© 2017 The Texas Lawbook.
By Brooks Igo
(Sept. 29) – Kilpatrick Townsend has recently enhanced its litigation team in Dallas with the addition of appellate pro Jason Steed as counsel.
Steed was most recently at Bell Nunnally. He says though his former firm is great, he was looking for a bigger platform.
“It will now be much easier for me to handle appeals from coast to coast,” he added.
A former English professor, Steed says most cases are interesting to him because they involve disputes over language such as interpreting the use of a comma in a contract or the meaning of “that” in a statute. A quote from the late U.S. Supreme Court Justice Felix Frankfurter headlines his blog: “All our work, our whole life is a matter of semantics, because words are the tools with which we work, the material out of which laws are made.”
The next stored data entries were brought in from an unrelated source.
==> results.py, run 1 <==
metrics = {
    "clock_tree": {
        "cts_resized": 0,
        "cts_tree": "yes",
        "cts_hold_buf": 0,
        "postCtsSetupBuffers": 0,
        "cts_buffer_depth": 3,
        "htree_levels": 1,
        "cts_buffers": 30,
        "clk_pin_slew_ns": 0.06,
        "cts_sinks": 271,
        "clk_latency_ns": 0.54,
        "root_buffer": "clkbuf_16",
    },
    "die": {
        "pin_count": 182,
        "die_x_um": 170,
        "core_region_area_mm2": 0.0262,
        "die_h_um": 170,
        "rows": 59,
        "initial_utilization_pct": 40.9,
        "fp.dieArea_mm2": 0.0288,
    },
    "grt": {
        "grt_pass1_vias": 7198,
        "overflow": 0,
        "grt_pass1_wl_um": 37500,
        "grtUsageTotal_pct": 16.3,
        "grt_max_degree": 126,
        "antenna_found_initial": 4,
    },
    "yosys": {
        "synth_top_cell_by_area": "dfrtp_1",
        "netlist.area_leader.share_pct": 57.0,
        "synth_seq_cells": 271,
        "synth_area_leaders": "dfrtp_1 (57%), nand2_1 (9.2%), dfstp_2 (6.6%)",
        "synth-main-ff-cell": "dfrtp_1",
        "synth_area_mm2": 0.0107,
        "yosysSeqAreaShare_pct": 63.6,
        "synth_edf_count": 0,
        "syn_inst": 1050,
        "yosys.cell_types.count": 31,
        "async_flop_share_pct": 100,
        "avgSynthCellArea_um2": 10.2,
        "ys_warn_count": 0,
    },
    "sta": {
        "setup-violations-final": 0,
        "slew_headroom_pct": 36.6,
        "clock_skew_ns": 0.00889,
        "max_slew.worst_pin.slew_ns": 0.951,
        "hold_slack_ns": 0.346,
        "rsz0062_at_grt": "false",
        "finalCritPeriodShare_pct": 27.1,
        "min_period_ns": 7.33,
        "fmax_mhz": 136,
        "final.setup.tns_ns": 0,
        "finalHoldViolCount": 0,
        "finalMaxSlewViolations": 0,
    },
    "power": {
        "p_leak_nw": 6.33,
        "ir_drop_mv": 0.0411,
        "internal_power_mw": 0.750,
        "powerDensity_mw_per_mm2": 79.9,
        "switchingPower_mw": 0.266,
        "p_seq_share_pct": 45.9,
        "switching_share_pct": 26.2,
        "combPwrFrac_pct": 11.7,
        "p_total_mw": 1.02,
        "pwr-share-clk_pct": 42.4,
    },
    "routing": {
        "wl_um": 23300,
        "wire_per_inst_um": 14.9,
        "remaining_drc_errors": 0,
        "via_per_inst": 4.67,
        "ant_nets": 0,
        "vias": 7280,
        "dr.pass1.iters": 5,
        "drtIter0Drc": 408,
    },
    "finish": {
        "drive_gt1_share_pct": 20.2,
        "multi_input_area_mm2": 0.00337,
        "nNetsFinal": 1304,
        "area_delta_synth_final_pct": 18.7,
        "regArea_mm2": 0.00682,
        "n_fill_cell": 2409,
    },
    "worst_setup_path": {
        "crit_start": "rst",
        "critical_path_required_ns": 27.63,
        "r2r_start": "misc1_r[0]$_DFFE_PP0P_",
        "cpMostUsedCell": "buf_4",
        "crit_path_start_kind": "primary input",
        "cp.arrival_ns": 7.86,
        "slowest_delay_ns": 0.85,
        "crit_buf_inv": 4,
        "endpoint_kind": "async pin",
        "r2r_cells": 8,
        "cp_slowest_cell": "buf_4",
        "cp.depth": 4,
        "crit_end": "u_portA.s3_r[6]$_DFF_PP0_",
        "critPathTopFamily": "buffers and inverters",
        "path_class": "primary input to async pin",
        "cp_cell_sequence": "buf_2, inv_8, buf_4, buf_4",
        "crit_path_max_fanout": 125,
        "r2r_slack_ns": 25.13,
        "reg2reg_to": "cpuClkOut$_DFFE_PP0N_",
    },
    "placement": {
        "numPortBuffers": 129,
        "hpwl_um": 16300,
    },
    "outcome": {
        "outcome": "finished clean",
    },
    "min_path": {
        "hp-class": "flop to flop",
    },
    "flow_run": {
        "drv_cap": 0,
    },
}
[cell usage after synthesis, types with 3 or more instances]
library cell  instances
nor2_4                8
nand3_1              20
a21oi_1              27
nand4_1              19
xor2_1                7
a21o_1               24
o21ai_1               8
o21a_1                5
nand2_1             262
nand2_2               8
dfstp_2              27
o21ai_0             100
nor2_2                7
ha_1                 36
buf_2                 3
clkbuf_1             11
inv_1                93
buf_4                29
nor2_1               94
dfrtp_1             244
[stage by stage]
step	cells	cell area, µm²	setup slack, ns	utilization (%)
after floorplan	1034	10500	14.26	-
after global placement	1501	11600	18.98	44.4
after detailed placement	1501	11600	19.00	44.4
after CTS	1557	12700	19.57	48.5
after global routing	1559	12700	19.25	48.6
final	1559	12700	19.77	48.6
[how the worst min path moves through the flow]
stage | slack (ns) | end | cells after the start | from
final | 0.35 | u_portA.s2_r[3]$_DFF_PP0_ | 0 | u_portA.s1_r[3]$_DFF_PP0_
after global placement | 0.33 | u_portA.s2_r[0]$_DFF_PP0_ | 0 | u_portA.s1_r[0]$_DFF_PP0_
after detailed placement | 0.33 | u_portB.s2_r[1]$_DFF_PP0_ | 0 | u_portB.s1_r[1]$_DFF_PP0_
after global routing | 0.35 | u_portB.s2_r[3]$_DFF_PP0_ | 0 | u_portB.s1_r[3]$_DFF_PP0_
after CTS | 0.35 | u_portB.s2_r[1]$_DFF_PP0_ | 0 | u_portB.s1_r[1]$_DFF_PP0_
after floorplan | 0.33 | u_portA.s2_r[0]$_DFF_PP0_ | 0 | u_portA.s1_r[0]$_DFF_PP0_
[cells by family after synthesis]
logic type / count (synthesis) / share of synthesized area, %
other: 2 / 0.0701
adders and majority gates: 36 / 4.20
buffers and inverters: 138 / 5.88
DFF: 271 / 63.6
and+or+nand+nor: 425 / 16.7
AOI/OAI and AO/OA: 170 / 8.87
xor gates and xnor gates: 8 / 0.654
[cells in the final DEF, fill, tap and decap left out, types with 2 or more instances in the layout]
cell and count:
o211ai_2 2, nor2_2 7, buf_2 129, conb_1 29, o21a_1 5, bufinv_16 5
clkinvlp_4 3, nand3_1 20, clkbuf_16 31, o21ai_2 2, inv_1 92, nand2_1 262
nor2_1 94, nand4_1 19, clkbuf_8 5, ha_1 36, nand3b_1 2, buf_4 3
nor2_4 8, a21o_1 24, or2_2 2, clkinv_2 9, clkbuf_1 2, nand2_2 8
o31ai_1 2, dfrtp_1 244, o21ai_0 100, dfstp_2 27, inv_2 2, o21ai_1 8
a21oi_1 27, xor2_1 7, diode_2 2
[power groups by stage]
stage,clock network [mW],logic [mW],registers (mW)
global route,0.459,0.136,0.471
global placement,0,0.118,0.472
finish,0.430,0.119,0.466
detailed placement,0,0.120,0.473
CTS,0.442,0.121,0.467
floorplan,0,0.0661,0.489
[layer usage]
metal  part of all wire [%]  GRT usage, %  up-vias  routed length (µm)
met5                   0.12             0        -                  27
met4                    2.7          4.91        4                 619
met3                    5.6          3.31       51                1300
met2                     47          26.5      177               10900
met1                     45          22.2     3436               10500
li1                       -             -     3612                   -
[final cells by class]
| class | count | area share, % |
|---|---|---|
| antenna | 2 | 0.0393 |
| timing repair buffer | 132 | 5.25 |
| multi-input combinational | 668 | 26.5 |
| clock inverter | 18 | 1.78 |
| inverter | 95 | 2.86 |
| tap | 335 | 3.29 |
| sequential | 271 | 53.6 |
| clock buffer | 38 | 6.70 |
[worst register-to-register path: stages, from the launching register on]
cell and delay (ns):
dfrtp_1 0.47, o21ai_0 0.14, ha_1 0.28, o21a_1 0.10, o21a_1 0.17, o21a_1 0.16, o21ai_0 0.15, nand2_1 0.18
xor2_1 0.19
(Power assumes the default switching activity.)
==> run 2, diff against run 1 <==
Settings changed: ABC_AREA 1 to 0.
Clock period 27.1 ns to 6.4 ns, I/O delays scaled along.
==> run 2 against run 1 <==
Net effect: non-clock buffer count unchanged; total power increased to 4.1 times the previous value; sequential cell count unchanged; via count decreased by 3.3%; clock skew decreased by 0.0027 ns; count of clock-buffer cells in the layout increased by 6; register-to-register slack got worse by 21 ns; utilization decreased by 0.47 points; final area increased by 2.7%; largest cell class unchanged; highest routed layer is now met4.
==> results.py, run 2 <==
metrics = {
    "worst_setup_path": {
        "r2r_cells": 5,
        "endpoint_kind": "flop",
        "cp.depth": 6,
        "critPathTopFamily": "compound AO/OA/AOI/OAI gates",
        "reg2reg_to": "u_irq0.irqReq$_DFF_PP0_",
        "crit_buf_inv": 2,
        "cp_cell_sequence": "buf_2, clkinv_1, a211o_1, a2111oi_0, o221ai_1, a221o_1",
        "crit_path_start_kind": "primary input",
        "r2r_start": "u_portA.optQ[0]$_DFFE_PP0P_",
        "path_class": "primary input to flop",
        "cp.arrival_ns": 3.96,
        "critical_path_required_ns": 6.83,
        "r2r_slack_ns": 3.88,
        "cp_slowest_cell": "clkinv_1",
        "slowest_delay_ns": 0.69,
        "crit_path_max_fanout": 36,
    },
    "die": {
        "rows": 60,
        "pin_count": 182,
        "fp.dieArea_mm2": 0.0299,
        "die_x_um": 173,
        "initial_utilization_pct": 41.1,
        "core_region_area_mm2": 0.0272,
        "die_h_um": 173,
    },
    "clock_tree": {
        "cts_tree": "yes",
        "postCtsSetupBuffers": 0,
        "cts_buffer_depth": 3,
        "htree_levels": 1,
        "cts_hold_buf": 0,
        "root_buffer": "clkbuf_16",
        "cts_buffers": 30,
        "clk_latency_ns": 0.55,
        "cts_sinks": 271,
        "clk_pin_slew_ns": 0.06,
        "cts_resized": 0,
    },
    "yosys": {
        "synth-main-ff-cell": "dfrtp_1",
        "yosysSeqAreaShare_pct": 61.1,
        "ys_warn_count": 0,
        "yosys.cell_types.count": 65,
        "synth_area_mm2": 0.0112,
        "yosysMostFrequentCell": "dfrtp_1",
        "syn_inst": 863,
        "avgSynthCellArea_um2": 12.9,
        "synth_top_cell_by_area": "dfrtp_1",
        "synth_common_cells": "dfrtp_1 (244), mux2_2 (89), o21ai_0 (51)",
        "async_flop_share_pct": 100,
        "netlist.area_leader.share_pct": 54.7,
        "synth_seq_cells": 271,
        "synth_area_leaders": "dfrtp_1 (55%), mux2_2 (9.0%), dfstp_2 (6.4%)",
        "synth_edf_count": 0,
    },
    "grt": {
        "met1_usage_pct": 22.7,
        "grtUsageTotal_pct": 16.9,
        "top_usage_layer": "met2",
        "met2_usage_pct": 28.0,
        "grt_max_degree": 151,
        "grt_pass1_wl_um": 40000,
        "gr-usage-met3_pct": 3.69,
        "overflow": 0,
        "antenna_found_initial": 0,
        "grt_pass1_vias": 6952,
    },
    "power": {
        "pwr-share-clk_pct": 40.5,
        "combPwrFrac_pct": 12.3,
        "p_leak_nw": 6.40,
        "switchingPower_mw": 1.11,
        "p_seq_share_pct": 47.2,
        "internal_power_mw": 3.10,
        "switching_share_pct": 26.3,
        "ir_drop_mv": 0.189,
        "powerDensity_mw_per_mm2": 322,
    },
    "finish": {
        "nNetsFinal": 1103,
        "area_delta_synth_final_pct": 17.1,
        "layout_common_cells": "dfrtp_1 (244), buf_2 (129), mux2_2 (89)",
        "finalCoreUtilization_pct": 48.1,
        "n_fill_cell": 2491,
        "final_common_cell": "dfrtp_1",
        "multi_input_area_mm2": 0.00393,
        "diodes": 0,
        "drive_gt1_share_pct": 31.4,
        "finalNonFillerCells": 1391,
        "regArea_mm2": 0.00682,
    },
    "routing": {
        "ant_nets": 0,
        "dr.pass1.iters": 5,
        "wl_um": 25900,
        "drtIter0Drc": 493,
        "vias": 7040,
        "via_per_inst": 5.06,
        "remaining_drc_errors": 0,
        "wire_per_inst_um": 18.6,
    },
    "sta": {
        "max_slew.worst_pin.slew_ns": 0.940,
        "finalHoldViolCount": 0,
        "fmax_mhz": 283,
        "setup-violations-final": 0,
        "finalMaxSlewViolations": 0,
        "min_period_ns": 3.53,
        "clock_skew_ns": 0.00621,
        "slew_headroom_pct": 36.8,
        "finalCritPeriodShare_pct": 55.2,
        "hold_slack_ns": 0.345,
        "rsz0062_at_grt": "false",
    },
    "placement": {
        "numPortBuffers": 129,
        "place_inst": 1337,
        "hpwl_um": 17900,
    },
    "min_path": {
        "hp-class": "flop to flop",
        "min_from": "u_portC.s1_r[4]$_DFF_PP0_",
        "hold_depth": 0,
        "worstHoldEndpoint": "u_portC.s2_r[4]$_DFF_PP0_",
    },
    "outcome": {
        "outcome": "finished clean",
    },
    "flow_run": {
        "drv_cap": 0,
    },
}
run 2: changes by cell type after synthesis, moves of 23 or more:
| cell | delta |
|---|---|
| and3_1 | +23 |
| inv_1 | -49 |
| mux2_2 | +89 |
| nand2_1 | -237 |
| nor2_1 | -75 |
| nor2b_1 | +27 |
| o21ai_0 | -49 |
One appeal he has handled involved the Federal Arbitration Act and the question of whether it allows a court to vacate an arbitration award based on the arbitrator’s “manifest disregard of the law.”
“The answer could affect thousands of arbitrations across the country, and there’s still a circuit split over whether the answer is yes or no,” he says. “I’d love to be the guy who takes that issue to the Supreme Court someday.”
Steed was also involved in the historic same-sex-divorce and same-sex-marriage litigation in Texas. In a pending matter, he has a cert petition asking the Supreme Court of Texas to reconsider and revise its qualified-immunity doctrine.
With nearly 14,000 followers, Steed is a prolific and influential member of #appellatetwitter, a community of appellate wonks on the social media site. He uses his handle @5thCircAppeals to weigh in on important cases and legal writing techniques such as favorite fonts, the proper use of footnotes and whether or not to use two spaces after a period.
The issues before the U.S. Supreme Court that Steed is watching are whether the Court can control partisan gerrymandering; whether cell phone records are protected by the Fourth Amendment; and whether the First Amendment can protect a religious cake-maker from having to sell a wedding cake to a same-sex couple.
In the business world, Steed says the hot topics include employee class actions, the Patent Trade Office’s ability to determine the validity of existing patents and the scope of whistleblower protections.